START Given information
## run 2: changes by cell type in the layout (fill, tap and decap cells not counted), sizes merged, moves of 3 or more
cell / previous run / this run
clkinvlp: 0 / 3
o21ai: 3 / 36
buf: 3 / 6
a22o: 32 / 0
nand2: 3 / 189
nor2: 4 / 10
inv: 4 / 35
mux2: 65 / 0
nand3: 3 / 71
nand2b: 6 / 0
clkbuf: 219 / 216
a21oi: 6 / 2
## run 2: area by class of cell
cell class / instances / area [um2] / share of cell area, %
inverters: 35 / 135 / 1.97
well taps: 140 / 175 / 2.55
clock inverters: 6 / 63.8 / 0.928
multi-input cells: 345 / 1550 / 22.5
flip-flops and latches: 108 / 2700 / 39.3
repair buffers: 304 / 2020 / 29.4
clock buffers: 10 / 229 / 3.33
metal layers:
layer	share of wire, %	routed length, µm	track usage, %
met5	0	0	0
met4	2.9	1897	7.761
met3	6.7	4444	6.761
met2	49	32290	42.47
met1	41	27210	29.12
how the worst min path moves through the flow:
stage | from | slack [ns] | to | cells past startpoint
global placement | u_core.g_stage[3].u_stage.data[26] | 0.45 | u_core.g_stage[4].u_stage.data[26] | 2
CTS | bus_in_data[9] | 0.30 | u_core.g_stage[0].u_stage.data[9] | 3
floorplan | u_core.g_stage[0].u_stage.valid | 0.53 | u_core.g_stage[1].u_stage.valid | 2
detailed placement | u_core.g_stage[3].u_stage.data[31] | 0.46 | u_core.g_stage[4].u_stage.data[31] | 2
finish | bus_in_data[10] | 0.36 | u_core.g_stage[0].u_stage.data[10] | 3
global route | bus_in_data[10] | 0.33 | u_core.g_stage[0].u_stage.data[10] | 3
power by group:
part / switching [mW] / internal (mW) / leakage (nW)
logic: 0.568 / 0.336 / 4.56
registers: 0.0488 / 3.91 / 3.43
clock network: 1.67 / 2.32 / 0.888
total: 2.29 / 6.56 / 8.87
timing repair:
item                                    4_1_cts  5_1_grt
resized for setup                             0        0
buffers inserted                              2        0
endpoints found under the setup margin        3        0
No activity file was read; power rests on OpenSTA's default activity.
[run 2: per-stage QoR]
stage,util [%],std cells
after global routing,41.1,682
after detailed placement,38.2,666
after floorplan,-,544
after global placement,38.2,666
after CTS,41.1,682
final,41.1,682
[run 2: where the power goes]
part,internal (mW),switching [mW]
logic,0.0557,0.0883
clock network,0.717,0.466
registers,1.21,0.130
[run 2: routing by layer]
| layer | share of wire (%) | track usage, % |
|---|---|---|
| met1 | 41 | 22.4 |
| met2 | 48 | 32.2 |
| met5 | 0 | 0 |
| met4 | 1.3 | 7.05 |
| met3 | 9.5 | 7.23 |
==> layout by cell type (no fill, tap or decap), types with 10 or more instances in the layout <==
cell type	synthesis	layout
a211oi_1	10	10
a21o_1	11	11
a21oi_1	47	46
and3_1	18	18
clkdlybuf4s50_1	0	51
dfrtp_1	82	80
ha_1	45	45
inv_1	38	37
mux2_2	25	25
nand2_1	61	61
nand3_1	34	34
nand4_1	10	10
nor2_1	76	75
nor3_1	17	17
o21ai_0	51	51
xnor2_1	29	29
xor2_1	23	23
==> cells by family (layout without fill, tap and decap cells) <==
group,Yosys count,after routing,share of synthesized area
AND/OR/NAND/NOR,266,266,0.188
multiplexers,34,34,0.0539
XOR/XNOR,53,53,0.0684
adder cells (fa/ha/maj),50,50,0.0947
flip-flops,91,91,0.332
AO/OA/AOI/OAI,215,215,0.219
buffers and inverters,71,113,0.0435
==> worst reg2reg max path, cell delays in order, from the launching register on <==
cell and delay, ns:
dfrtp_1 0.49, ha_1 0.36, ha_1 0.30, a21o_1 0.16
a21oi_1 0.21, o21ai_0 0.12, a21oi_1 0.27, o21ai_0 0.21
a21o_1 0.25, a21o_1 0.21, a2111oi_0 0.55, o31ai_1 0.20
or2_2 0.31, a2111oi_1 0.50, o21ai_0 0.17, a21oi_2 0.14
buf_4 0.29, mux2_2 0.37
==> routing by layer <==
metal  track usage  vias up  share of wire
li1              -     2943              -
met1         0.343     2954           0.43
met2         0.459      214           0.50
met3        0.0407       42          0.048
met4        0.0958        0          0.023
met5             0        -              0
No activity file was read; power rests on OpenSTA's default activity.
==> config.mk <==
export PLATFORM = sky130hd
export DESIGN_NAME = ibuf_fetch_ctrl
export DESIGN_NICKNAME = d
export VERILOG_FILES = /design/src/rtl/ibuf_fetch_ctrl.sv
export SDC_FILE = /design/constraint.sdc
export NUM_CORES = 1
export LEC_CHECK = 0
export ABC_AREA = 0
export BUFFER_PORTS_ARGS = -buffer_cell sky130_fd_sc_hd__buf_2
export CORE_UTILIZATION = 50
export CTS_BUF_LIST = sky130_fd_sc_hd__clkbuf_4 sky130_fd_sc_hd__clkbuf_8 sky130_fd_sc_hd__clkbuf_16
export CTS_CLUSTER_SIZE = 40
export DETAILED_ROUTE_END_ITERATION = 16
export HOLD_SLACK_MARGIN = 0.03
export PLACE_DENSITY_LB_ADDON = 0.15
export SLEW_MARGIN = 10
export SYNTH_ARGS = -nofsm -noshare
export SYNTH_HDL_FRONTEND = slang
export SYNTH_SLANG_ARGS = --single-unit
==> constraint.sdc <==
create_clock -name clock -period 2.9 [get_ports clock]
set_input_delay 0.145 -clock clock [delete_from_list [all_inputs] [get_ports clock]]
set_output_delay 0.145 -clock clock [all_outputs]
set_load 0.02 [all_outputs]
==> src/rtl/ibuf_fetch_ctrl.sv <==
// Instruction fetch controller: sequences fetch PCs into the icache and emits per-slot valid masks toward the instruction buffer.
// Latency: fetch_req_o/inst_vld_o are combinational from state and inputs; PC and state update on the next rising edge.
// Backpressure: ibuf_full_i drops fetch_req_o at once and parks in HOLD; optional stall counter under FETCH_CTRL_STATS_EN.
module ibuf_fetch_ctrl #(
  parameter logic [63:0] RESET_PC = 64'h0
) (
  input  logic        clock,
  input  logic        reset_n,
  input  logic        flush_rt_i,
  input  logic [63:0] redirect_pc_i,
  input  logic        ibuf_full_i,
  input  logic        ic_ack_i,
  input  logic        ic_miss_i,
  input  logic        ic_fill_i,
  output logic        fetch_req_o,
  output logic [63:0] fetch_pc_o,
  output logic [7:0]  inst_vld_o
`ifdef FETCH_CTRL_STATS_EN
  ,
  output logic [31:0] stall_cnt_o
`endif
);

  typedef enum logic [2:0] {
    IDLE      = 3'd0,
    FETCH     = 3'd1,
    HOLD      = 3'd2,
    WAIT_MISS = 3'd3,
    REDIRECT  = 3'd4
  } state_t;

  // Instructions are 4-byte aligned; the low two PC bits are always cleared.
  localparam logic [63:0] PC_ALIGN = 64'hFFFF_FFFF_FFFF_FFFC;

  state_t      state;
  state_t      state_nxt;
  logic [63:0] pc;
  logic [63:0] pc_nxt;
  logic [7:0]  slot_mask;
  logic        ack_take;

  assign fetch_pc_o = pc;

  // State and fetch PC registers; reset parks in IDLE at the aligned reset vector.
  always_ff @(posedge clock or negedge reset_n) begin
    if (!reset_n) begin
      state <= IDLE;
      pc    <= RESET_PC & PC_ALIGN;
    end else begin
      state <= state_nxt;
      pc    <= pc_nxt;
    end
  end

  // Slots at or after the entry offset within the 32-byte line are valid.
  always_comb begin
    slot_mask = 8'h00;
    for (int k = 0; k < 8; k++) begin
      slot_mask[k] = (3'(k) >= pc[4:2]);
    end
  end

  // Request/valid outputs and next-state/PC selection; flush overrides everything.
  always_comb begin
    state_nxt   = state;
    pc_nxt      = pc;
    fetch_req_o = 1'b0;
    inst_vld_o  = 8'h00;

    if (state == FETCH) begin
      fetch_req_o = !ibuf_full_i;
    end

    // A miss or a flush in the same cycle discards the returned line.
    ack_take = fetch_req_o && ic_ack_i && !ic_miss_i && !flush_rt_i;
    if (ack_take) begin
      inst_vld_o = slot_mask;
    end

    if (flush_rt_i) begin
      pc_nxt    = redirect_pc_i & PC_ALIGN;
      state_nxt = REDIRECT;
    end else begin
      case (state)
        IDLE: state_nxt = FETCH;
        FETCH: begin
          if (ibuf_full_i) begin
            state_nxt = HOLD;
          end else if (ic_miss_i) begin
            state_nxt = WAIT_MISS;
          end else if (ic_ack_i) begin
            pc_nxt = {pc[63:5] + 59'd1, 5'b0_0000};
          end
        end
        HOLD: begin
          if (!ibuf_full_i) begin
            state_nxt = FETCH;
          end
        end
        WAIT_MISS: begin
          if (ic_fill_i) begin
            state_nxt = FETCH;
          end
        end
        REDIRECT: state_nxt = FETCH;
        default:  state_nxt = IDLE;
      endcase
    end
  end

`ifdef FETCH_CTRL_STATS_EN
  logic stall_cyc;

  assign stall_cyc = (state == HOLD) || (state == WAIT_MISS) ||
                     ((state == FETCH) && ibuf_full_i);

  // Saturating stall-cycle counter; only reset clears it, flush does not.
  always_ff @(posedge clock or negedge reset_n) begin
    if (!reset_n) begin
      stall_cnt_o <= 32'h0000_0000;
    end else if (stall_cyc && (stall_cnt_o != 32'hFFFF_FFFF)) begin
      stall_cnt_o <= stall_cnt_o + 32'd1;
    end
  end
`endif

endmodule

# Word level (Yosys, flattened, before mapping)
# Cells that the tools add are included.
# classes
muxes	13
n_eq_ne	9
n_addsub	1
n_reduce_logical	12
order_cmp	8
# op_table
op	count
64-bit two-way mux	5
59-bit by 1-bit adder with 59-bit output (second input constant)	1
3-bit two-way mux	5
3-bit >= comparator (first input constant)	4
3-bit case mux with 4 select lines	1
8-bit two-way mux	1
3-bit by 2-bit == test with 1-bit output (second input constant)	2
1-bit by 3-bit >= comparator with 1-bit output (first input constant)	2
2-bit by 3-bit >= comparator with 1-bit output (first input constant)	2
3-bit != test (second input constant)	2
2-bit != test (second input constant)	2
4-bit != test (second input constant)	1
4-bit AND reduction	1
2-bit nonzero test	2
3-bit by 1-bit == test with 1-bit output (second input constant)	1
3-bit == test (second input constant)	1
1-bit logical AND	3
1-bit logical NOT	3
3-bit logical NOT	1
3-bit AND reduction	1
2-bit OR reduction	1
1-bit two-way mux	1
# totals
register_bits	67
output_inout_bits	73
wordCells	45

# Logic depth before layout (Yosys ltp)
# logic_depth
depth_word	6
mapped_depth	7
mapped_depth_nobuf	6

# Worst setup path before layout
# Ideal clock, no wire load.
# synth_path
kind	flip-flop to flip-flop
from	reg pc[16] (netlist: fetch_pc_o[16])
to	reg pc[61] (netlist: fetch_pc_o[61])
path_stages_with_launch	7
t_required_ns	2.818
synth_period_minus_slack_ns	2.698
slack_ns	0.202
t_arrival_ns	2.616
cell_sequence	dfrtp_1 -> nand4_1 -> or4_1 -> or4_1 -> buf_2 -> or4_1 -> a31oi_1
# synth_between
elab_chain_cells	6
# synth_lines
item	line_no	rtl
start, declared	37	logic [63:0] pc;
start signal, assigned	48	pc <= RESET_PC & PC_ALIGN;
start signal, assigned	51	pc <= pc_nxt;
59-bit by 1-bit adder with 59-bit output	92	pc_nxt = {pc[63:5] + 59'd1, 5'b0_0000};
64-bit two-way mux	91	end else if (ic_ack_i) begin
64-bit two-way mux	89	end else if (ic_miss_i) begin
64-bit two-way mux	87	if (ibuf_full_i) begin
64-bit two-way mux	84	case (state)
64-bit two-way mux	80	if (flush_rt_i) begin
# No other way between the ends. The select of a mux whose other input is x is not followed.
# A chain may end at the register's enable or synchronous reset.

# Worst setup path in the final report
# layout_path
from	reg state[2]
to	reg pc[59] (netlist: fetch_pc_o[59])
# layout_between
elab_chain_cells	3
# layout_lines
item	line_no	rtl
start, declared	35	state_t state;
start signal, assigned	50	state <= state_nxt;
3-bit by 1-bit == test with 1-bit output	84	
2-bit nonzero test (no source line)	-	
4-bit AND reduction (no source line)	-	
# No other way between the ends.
END Given information
▶ _Your task_
One number should be returned: how many lines in the records contain the word "part".

▶ _Response to the task_
2